From the first line of the data below through the line holding "export BUFFER_PORTS_ARGS = -buffer_cell", write out each line exactly as it stands.

───

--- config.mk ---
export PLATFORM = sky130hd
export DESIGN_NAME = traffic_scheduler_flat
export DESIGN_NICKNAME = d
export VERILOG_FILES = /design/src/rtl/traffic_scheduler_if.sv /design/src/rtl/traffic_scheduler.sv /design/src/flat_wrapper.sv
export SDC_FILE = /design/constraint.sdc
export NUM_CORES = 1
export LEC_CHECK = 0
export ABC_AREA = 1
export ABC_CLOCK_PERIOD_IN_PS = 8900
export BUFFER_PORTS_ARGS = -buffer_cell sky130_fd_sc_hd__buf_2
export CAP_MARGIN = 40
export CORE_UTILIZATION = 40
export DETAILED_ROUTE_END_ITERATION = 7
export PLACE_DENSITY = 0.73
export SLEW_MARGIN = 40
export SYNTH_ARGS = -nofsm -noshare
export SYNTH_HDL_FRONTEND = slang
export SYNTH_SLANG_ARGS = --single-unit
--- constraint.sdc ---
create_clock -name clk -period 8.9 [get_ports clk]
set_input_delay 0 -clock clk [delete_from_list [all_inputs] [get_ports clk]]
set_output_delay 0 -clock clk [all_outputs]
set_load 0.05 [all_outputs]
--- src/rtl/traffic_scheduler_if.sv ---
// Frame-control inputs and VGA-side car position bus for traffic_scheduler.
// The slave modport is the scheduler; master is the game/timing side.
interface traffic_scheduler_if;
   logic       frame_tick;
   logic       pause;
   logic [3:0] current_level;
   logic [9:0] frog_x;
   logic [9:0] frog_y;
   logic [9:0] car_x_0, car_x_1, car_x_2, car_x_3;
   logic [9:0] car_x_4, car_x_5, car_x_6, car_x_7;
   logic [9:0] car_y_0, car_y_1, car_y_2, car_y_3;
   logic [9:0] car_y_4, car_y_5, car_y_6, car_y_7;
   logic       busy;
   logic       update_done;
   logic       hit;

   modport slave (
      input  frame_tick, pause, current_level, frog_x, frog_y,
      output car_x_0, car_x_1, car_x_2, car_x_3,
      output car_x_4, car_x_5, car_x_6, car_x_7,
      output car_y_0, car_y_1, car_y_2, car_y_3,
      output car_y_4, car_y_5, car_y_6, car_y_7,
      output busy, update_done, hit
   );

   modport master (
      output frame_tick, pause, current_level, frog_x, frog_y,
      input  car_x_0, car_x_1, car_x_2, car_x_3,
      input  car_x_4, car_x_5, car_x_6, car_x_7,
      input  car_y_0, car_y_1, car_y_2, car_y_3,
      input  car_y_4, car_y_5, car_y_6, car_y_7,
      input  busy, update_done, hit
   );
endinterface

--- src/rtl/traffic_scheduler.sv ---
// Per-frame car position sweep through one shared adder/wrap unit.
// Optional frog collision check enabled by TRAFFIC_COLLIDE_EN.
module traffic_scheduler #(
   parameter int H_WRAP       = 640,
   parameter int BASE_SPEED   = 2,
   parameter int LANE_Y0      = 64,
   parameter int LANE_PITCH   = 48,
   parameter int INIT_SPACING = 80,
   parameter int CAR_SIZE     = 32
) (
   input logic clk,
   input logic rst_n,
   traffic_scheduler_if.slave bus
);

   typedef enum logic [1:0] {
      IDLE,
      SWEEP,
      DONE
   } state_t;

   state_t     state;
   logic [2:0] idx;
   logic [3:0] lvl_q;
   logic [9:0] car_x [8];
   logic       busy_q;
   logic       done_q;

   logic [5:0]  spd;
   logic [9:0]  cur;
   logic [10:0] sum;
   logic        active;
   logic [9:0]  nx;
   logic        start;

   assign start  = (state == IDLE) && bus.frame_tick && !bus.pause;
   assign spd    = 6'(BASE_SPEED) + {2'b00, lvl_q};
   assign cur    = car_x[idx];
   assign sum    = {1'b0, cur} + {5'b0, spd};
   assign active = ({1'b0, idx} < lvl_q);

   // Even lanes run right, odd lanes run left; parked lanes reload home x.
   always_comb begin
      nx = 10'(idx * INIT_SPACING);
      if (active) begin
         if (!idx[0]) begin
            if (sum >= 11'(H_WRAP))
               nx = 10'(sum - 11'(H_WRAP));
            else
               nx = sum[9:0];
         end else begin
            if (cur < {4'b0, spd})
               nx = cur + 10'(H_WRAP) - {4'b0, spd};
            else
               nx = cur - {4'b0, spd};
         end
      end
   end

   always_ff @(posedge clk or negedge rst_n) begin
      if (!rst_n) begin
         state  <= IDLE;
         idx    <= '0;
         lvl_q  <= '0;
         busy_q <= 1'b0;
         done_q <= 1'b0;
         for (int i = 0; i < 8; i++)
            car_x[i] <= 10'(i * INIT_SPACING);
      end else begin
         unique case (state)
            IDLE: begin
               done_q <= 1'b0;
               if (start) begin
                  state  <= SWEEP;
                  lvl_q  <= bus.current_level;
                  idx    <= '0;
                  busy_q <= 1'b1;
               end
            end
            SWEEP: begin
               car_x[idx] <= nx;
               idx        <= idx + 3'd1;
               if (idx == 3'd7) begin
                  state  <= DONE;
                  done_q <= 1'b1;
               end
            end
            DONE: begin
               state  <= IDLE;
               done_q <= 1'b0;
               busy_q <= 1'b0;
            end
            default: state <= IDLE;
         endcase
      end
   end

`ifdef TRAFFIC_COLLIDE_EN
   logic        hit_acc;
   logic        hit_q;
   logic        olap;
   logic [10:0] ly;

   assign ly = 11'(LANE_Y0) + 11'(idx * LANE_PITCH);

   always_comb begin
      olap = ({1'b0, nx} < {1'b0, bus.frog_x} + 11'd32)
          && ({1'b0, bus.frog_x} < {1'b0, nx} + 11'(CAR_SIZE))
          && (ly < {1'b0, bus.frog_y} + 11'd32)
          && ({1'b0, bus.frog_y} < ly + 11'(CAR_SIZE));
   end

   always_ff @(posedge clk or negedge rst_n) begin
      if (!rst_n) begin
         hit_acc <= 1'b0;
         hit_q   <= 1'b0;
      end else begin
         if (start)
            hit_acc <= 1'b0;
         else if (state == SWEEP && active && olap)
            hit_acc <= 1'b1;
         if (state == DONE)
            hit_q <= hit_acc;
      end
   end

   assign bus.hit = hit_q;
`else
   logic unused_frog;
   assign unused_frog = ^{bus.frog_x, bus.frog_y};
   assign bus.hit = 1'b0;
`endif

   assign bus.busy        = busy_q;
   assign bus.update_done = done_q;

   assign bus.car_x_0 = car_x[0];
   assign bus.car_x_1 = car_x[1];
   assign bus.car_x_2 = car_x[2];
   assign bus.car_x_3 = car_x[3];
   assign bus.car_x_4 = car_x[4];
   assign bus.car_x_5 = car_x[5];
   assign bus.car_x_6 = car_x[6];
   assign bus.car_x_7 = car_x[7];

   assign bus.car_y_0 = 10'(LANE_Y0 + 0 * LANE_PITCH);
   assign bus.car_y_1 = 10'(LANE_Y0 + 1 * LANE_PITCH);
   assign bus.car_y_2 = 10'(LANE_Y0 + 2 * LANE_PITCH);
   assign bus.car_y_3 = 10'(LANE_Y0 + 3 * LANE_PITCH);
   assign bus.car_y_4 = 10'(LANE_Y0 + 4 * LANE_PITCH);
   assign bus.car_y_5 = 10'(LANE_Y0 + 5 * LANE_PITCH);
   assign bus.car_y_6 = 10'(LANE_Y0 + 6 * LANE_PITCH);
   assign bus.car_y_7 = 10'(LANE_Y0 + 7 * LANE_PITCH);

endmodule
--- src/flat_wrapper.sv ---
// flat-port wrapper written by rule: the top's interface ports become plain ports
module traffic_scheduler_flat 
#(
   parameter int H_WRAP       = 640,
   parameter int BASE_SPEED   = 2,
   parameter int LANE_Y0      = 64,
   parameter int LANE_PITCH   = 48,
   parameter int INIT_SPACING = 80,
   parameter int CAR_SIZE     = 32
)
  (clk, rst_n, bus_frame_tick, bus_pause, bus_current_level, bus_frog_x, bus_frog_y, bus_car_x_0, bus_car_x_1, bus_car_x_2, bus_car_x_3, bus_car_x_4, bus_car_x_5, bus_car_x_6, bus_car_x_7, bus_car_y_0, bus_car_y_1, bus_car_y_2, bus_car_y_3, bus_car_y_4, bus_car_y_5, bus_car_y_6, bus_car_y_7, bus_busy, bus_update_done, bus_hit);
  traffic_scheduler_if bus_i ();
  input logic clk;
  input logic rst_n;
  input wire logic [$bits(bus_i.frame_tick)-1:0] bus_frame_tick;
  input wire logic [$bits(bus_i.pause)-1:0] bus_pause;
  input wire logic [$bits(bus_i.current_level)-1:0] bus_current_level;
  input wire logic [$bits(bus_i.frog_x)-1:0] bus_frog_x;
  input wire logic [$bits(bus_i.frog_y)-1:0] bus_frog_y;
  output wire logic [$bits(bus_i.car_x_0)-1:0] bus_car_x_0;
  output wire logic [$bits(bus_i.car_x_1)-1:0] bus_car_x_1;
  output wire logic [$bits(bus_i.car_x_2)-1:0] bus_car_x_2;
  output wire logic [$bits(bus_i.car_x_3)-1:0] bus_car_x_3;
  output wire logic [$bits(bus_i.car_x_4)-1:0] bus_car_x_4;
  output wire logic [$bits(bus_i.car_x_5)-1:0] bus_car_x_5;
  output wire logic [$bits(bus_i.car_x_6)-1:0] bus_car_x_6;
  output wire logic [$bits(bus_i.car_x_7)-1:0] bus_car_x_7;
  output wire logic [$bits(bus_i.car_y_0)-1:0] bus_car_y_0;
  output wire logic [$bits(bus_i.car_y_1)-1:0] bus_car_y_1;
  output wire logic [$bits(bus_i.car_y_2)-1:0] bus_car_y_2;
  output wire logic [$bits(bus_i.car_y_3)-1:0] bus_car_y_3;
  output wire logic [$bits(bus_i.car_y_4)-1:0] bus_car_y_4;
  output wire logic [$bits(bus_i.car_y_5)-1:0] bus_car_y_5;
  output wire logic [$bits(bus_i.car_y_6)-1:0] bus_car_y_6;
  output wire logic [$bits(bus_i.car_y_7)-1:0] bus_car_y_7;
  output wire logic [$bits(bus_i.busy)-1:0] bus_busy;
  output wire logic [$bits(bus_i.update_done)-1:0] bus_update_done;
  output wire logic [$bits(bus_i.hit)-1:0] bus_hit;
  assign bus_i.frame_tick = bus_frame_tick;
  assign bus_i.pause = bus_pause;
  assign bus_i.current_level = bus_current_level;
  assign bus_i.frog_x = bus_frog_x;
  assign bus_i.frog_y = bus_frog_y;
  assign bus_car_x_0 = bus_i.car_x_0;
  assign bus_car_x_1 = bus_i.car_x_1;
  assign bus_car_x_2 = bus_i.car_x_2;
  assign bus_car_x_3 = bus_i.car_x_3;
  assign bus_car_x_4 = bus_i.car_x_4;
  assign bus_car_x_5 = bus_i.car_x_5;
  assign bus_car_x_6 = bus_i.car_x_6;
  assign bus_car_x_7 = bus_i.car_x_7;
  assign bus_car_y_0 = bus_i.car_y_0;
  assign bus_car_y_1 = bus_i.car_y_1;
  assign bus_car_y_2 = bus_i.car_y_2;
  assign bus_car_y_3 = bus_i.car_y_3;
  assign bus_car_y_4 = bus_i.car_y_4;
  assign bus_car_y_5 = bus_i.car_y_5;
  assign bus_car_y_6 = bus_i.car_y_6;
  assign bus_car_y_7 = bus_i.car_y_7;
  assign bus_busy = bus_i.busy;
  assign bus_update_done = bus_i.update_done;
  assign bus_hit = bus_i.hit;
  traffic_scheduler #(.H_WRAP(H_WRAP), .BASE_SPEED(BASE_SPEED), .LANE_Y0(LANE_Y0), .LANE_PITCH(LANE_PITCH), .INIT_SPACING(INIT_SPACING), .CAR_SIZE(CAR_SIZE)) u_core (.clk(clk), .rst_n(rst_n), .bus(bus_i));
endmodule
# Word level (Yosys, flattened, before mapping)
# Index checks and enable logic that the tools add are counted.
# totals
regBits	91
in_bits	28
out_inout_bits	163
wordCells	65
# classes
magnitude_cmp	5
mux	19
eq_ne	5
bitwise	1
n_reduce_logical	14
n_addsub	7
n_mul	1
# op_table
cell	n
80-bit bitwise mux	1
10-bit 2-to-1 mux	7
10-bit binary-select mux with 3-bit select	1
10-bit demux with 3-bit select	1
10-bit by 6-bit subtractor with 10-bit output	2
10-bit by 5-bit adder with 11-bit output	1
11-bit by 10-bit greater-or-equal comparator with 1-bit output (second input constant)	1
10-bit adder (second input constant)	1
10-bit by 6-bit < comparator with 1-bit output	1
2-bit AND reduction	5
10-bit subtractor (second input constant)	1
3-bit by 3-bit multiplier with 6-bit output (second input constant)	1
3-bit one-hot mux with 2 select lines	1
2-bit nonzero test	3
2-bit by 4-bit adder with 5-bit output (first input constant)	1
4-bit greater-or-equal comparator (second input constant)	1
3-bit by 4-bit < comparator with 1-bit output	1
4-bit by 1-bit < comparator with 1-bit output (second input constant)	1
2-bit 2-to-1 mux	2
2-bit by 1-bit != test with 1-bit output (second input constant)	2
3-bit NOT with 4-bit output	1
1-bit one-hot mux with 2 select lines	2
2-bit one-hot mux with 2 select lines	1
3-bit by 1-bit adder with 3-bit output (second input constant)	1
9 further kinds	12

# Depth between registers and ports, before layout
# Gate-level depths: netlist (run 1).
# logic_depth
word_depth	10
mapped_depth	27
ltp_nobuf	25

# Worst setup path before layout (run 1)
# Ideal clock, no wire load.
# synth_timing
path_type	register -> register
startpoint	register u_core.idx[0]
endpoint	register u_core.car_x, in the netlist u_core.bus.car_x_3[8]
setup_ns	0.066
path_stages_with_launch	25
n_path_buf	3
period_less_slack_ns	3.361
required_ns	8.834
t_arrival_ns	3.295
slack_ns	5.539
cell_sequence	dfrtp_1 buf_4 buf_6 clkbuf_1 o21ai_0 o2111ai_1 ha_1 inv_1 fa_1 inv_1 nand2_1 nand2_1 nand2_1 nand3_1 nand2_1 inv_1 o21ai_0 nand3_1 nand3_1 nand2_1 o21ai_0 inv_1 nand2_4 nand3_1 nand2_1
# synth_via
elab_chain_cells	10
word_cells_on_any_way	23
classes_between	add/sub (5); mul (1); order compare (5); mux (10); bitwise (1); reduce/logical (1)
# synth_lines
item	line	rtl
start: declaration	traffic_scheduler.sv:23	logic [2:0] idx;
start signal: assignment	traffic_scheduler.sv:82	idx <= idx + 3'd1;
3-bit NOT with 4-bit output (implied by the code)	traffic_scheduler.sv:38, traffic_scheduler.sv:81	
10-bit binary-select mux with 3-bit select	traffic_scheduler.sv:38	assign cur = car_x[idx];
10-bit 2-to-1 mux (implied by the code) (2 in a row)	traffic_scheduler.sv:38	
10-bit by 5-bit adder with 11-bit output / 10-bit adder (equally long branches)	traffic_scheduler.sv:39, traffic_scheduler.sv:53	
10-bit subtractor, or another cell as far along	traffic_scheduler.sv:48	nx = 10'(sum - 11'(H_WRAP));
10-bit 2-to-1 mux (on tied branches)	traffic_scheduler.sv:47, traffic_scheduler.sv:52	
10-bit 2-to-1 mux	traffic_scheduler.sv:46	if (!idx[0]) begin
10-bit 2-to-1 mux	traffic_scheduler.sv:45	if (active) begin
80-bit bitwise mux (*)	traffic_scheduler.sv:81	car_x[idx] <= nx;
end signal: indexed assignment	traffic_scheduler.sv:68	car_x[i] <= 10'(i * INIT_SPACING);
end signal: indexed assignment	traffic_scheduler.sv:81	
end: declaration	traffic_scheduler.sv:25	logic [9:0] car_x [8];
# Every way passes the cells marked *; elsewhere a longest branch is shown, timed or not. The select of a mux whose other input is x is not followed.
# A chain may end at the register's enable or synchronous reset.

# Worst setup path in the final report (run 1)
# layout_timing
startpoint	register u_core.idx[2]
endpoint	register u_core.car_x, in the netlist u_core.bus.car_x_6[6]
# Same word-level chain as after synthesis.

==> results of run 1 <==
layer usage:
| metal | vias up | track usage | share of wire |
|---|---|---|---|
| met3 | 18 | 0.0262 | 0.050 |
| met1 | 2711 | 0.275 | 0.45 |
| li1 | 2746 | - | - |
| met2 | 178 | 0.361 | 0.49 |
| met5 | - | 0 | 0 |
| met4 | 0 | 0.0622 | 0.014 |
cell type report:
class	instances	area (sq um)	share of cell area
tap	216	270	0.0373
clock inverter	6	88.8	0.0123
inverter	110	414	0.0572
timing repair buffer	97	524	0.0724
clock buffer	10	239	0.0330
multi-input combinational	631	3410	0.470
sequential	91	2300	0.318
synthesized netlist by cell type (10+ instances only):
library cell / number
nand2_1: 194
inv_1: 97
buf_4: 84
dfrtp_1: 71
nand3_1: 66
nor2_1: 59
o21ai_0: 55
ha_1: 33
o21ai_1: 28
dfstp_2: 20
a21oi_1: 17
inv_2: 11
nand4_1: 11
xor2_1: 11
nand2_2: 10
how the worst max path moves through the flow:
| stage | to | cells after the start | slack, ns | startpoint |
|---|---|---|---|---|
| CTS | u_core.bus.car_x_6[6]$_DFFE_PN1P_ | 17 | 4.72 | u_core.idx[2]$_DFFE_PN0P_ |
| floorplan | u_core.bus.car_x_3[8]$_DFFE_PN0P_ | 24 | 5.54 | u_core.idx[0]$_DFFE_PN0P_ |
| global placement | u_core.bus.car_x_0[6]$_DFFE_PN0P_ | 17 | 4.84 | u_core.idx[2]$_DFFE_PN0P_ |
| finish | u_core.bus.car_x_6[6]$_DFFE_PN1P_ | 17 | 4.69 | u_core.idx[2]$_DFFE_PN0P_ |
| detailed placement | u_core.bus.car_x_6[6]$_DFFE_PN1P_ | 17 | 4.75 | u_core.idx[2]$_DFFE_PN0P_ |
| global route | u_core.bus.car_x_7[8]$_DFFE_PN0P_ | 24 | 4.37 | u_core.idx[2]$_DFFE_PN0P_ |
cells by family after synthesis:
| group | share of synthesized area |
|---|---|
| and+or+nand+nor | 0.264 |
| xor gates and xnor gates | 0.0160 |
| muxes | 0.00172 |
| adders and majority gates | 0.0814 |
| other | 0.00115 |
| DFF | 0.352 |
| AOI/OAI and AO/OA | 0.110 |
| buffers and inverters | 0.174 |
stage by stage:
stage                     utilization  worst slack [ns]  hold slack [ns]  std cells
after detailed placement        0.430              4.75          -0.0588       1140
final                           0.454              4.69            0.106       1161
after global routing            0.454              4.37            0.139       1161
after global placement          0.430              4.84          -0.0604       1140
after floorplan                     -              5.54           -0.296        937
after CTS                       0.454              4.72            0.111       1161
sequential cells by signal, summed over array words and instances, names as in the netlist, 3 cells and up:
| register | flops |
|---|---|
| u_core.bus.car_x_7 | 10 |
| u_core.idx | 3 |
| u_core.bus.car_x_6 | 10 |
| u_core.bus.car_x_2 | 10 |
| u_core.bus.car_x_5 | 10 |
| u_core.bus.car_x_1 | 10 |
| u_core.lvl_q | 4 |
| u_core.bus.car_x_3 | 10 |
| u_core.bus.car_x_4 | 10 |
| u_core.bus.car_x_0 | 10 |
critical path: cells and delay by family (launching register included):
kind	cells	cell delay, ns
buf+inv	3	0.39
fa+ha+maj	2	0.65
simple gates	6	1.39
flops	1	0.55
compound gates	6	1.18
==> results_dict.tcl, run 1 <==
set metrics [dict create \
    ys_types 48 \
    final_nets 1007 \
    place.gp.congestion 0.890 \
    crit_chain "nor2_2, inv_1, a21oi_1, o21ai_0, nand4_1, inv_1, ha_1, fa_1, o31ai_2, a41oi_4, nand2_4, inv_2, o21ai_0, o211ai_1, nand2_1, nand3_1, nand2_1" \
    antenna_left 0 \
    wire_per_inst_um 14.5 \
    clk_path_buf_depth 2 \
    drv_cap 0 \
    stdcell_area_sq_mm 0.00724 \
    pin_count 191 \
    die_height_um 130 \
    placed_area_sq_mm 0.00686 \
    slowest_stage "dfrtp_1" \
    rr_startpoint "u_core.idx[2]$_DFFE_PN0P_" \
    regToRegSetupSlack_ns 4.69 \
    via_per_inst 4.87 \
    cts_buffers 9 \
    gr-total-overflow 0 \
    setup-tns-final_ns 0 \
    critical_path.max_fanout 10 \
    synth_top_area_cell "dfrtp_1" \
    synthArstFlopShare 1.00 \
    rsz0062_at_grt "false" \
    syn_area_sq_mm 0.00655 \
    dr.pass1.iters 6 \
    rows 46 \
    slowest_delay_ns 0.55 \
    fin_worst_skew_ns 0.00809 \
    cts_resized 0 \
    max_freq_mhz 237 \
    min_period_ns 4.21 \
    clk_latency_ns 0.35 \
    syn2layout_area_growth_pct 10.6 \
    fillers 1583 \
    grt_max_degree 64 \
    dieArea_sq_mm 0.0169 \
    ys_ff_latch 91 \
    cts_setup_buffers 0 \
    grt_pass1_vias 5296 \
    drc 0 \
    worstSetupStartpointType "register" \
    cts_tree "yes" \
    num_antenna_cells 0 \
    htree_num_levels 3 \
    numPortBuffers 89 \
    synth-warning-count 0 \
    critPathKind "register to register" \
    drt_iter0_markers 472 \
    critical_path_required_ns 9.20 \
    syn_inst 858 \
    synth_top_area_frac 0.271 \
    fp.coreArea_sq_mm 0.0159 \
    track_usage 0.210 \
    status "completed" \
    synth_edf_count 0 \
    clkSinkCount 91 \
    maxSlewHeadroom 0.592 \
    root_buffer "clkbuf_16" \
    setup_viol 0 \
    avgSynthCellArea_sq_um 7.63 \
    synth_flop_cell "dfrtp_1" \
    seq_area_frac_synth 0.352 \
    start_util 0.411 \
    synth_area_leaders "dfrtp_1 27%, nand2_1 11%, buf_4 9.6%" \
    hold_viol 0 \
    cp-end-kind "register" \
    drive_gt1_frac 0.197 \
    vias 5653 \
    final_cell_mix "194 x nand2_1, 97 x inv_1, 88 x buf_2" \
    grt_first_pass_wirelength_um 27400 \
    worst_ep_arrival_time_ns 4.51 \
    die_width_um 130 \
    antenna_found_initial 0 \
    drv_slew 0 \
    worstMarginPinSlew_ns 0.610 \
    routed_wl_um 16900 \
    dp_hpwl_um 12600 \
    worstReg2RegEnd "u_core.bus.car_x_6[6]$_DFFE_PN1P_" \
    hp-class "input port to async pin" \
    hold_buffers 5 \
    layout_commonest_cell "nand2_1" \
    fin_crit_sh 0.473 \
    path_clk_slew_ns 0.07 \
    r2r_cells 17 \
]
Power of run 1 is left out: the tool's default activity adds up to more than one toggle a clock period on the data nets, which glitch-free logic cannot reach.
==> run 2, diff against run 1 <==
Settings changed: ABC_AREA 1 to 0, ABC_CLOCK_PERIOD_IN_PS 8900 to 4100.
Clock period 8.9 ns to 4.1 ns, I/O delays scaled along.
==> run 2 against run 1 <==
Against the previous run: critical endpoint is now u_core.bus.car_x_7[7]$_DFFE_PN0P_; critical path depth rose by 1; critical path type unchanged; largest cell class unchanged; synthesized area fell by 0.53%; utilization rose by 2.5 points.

───

Answer to this task:
--- config.mk ---
export PLATFORM = sky130hd
export DESIGN_NAME = traffic_scheduler_flat
export DESIGN_NICKNAME = d
export VERILOG_FILES = /design/src/rtl/traffic_scheduler_if.sv /design/src/rtl/traffic_scheduler.sv /design/src/flat_wrapper.sv
export SDC_FILE = /design/constraint.sdc
export NUM_CORES = 1
export LEC_CHECK = 0
export ABC_AREA = 1
export ABC_CLOCK_PERIOD_IN_PS = 8900
export BUFFER_PORTS_ARGS = -buffer_cell sky130_fd_sc_hd__buf_2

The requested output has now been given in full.